- **THE PROBLEM**: Records follow. Pull out every line that contains "ideal".
━━━ INFORMATION
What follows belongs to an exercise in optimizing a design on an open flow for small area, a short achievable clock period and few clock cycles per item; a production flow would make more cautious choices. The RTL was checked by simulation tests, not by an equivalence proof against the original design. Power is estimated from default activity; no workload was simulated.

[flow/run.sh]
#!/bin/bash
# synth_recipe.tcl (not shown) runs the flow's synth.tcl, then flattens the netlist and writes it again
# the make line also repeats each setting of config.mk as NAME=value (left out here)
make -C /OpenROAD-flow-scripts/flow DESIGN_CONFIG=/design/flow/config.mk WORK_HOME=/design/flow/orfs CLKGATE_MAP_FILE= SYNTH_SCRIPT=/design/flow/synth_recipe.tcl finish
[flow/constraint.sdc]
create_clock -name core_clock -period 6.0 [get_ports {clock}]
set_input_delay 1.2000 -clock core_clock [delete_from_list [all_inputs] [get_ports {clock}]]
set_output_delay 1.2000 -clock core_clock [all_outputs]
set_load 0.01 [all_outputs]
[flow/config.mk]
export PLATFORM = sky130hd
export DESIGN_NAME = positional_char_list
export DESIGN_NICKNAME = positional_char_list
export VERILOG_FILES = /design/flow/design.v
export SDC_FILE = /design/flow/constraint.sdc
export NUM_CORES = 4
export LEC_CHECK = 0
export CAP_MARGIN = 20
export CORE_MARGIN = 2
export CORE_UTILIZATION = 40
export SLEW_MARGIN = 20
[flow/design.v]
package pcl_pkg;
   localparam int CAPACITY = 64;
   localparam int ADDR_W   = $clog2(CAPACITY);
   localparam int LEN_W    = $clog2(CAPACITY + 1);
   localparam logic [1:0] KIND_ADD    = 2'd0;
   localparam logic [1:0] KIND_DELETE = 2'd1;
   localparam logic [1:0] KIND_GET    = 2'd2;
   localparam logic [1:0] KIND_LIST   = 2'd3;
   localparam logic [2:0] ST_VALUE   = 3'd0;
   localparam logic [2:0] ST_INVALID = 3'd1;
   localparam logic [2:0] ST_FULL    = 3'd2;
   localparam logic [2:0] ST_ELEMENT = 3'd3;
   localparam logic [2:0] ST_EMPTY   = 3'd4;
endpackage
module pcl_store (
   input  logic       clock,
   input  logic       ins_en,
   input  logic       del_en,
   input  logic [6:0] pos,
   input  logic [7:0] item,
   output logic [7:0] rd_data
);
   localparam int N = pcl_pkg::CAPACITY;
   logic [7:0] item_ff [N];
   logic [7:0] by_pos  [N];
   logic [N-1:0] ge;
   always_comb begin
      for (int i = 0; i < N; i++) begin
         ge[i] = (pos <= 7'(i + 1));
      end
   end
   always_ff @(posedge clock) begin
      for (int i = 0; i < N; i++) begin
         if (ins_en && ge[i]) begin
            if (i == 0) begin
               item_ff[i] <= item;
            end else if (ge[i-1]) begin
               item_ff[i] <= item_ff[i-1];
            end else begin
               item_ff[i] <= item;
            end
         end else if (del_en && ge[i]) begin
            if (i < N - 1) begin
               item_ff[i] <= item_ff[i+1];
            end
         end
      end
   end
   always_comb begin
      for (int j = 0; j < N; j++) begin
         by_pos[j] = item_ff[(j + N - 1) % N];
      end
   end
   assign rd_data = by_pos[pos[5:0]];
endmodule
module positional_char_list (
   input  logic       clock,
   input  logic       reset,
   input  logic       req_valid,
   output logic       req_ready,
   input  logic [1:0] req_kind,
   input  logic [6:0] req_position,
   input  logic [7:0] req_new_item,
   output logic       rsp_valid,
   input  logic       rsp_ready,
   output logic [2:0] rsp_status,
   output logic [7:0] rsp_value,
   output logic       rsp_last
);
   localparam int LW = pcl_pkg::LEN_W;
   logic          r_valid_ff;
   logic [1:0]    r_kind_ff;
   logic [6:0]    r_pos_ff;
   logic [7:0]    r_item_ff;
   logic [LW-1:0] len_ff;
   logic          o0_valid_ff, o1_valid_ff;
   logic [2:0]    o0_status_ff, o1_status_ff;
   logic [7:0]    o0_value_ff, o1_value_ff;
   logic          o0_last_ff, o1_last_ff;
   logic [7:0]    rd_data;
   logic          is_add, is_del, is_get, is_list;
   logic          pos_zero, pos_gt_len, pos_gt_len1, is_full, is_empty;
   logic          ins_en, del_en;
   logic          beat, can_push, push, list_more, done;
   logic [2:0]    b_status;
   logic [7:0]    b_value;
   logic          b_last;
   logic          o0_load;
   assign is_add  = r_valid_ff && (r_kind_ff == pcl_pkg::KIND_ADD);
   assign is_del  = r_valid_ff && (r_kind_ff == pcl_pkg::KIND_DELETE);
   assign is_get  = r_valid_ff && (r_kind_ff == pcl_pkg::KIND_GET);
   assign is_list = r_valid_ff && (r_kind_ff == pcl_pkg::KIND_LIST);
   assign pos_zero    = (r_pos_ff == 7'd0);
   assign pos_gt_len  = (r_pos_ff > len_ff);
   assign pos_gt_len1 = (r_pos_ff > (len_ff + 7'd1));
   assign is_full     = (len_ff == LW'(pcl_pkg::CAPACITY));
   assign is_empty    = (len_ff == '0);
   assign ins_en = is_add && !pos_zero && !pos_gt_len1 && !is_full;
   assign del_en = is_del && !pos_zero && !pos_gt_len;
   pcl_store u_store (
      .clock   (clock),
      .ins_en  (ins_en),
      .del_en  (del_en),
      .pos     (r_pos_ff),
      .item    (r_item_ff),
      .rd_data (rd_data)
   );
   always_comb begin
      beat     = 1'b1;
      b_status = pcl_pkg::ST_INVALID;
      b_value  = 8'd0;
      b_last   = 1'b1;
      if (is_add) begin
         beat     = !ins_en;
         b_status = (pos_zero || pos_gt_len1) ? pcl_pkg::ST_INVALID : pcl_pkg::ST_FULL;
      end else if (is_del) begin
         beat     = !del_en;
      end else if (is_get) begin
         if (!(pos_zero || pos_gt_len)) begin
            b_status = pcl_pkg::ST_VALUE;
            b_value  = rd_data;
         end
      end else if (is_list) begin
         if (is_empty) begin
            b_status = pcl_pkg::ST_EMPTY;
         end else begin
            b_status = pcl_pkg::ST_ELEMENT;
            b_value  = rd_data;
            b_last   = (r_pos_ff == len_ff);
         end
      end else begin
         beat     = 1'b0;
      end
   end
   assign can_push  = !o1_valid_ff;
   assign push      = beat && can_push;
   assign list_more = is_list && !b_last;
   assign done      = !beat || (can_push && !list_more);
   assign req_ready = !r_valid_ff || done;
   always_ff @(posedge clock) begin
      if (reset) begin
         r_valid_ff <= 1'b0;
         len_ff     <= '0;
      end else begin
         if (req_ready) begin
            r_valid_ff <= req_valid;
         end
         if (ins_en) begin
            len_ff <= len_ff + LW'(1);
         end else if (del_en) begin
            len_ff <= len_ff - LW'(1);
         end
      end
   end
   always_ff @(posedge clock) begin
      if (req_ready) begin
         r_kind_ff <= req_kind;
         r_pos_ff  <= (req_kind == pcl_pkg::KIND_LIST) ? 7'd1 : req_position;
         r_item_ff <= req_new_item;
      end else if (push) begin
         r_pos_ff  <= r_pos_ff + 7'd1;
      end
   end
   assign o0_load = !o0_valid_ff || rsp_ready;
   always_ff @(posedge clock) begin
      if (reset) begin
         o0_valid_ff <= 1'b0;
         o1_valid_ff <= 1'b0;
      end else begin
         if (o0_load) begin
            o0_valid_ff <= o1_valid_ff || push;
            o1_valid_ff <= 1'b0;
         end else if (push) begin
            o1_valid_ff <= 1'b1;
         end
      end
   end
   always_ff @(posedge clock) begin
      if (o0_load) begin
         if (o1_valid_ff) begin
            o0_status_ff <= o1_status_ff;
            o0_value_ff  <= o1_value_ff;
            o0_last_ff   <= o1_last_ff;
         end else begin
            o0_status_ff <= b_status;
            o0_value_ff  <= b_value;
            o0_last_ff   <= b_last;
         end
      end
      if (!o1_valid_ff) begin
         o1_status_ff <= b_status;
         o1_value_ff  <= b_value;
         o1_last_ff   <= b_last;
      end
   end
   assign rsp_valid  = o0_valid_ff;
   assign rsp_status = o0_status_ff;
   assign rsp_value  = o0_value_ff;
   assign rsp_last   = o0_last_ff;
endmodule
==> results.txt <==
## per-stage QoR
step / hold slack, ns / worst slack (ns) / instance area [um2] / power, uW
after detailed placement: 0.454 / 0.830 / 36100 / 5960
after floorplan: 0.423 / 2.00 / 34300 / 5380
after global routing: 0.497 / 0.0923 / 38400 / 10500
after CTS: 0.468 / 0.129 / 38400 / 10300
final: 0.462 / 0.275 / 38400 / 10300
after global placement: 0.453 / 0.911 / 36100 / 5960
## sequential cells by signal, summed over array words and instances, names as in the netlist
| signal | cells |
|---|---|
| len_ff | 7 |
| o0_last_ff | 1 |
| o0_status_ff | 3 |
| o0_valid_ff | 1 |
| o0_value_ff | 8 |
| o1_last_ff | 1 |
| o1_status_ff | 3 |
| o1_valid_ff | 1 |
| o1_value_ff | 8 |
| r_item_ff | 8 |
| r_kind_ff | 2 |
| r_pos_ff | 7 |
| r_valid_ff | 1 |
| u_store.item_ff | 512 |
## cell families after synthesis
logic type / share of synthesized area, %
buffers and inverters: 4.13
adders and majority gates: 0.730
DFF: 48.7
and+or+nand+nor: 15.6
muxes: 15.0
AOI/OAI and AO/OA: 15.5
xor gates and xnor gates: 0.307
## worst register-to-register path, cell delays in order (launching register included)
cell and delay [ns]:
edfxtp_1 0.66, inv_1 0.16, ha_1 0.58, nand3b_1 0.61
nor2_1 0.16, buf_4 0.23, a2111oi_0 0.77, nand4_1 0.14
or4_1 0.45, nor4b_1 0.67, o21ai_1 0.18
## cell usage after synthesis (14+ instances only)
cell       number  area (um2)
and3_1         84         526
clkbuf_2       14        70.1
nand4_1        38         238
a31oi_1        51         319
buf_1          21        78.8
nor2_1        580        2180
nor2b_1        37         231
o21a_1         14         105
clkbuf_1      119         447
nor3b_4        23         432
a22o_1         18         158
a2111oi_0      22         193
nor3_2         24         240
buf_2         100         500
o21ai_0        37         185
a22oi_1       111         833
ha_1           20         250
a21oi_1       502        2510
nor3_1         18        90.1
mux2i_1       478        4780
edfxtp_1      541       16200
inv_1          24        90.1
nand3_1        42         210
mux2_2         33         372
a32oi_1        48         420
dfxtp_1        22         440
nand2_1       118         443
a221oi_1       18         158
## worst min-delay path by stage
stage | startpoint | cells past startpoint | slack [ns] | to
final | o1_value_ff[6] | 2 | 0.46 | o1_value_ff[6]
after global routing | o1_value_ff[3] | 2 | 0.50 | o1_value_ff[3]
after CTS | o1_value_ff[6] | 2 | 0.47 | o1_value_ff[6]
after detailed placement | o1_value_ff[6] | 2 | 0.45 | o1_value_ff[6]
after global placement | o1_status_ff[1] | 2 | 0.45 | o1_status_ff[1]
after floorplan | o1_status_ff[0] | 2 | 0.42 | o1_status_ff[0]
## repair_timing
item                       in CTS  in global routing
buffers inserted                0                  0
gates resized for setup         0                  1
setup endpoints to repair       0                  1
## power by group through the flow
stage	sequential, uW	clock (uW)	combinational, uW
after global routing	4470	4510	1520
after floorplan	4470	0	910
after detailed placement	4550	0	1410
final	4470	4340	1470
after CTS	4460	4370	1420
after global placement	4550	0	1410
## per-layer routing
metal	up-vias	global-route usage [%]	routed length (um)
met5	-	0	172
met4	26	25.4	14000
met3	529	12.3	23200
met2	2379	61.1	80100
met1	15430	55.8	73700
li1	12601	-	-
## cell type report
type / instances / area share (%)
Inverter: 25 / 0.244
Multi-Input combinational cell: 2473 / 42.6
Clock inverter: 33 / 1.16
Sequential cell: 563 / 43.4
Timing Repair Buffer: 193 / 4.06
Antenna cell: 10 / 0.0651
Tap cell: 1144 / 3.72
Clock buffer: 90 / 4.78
━━━━━━
━━━ INFORMATION
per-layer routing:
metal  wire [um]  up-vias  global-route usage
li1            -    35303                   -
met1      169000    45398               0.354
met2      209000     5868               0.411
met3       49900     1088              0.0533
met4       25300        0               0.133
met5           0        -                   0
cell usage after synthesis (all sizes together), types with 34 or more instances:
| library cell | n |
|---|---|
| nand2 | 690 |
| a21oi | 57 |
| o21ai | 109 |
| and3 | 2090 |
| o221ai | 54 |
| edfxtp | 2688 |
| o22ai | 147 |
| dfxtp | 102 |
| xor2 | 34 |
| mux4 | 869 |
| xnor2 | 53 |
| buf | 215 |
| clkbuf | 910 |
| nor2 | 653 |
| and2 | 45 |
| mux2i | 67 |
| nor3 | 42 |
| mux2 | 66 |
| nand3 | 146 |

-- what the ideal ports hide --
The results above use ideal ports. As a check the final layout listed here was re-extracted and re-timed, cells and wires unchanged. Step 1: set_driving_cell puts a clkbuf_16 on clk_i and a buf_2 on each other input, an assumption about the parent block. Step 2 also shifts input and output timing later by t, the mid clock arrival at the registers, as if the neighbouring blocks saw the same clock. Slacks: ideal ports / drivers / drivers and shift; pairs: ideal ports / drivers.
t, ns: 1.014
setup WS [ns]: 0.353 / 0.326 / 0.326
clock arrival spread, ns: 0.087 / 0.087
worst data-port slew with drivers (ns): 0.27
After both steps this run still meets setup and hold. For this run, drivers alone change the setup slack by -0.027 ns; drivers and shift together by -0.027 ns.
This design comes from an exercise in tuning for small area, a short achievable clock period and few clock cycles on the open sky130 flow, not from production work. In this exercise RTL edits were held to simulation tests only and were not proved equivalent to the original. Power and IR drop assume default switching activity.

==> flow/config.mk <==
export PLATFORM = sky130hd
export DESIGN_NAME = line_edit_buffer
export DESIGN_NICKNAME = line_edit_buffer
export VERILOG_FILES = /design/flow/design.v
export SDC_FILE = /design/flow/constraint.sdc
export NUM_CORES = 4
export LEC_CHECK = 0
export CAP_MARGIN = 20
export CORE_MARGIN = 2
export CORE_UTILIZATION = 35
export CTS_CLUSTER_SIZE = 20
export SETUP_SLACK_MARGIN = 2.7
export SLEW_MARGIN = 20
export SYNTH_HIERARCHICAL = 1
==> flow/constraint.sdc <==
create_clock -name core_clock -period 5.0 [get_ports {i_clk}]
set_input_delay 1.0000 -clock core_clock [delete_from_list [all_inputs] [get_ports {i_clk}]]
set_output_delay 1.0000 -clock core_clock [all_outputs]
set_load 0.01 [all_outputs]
━━━━━━
- **ANSWER BOX**:
-- what the ideal ports hide --
The results above use ideal ports. As a check the final layout listed here was re-extracted and re-timed, cells and wires unchanged. Step 1: set_driving_cell puts a clkbuf_16 on clk_i and a buf_2 on each other input, an assumption about the parent block. Step 2 also shifts input and output timing later by t, the mid clock arrival at the registers, as if the neighbouring blocks saw the same clock. Slacks: ideal ports / drivers / drivers and shift; pairs: ideal ports / drivers.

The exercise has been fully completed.